#### Assignment
Starting with the line that contains "- TritonCTS built the clock tree." and stopping after the line that contains "buf cell: clkbuf_8", return each line below exactly as written, with no others.

(Records provided Opens)

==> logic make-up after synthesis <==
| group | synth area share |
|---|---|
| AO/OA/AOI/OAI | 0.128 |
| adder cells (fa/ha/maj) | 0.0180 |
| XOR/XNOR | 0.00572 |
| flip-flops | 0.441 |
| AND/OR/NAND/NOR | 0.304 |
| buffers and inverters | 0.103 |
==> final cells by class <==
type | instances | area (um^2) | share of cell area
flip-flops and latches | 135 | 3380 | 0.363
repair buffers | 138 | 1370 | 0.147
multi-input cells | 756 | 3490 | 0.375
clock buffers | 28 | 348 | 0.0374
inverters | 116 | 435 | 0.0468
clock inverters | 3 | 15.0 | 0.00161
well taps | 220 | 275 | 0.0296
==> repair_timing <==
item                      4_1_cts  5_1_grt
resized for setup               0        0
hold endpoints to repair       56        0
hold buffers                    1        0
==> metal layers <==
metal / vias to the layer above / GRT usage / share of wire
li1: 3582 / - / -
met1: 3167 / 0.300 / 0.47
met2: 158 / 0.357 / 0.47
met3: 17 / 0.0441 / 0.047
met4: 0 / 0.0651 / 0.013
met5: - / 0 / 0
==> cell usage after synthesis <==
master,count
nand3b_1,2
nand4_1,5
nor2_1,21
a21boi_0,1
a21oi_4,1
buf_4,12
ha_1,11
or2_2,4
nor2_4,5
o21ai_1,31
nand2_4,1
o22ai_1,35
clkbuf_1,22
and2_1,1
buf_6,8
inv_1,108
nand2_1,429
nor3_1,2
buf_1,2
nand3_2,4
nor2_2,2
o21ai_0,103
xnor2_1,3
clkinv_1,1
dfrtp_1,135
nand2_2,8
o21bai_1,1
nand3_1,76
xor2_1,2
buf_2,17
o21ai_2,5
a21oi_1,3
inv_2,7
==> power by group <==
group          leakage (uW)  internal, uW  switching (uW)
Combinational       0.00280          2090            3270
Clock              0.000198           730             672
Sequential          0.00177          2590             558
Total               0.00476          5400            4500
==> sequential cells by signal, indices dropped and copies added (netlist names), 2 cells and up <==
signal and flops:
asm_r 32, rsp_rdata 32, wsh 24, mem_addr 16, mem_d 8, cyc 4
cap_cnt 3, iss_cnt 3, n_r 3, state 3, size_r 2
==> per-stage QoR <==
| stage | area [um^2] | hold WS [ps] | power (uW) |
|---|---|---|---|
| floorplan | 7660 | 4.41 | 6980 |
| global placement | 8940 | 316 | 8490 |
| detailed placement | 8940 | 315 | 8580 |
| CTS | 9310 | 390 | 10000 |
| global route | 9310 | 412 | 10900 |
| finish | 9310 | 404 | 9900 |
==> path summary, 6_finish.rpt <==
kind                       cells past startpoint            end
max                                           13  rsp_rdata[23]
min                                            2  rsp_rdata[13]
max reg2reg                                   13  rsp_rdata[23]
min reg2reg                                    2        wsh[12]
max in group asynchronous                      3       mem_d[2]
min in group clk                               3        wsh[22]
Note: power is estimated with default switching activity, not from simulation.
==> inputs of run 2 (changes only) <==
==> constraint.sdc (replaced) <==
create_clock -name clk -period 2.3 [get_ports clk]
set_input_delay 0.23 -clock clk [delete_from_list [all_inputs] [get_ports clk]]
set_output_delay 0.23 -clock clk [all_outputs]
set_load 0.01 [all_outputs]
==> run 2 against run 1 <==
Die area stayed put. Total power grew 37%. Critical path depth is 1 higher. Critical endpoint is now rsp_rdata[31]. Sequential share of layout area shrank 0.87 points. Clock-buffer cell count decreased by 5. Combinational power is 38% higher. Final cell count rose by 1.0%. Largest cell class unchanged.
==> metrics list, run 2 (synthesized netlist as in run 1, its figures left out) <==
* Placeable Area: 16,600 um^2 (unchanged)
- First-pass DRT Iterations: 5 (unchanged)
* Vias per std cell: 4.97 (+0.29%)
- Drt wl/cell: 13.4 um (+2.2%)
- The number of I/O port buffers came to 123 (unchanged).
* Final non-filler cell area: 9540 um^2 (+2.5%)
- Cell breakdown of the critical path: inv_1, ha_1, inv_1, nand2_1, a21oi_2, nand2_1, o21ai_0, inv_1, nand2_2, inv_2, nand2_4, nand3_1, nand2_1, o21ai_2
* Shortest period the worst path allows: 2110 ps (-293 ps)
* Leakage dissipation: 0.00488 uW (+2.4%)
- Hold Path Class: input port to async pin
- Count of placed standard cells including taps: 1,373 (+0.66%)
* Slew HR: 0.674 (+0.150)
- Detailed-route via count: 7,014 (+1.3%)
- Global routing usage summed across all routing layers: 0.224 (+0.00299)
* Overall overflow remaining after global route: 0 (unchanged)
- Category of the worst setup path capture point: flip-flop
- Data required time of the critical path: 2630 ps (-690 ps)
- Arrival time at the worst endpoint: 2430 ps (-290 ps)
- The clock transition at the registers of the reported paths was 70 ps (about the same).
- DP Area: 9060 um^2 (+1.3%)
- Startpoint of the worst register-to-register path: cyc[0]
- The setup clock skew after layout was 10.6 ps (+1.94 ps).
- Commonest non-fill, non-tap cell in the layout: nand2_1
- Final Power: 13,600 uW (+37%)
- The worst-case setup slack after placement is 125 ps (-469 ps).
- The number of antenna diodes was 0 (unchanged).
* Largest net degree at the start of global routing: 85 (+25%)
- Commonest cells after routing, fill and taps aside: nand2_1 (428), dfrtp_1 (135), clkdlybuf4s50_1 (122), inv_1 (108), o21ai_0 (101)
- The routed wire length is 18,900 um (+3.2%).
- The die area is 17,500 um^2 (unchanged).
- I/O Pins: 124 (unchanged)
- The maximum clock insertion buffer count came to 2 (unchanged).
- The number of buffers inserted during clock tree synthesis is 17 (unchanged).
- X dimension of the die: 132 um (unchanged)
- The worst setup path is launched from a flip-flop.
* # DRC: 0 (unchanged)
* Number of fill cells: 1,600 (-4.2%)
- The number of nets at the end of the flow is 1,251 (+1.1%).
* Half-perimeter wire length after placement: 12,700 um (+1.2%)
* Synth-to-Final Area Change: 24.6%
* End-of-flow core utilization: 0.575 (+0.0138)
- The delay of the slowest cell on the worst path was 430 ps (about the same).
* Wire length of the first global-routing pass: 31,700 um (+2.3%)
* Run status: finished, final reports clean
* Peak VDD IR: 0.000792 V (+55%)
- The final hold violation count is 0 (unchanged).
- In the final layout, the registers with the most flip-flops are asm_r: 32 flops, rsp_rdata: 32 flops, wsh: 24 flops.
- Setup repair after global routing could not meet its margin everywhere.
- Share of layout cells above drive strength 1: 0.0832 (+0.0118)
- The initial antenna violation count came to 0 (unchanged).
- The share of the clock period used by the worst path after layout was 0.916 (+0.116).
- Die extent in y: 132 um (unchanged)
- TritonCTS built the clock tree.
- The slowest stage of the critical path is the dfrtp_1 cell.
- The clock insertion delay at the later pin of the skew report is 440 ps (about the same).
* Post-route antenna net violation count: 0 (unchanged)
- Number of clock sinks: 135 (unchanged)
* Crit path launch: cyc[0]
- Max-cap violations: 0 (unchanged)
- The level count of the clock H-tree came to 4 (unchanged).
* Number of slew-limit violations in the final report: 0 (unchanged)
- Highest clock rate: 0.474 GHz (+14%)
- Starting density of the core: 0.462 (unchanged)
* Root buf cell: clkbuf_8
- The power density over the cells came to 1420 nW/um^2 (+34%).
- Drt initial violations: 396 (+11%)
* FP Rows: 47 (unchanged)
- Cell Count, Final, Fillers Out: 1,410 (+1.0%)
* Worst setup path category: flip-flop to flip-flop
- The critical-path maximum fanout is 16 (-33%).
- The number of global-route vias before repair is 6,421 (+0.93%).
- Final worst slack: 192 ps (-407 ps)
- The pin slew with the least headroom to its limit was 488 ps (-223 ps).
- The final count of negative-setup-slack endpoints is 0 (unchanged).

(Records provided Closes)

#### Result for this exercise
- TritonCTS built the clock tree.
- The slowest stage of the critical path is the dfrtp_1 cell.
- The clock insertion delay at the later pin of the skew report is 440 ps (about the same).
* Post-route antenna net violation count: 0 (unchanged)
- Number of clock sinks: 135 (unchanged)
* Crit path launch: cyc[0]
- Max-cap violations: 0 (unchanged)
- The level count of the clock H-tree came to 4 (unchanged).
* Number of slew-limit violations in the final report: 0 (unchanged)
- Highest clock rate: 0.474 GHz (+14%)
- Starting density of the core: 0.462 (unchanged)
* Root buf cell: clkbuf_8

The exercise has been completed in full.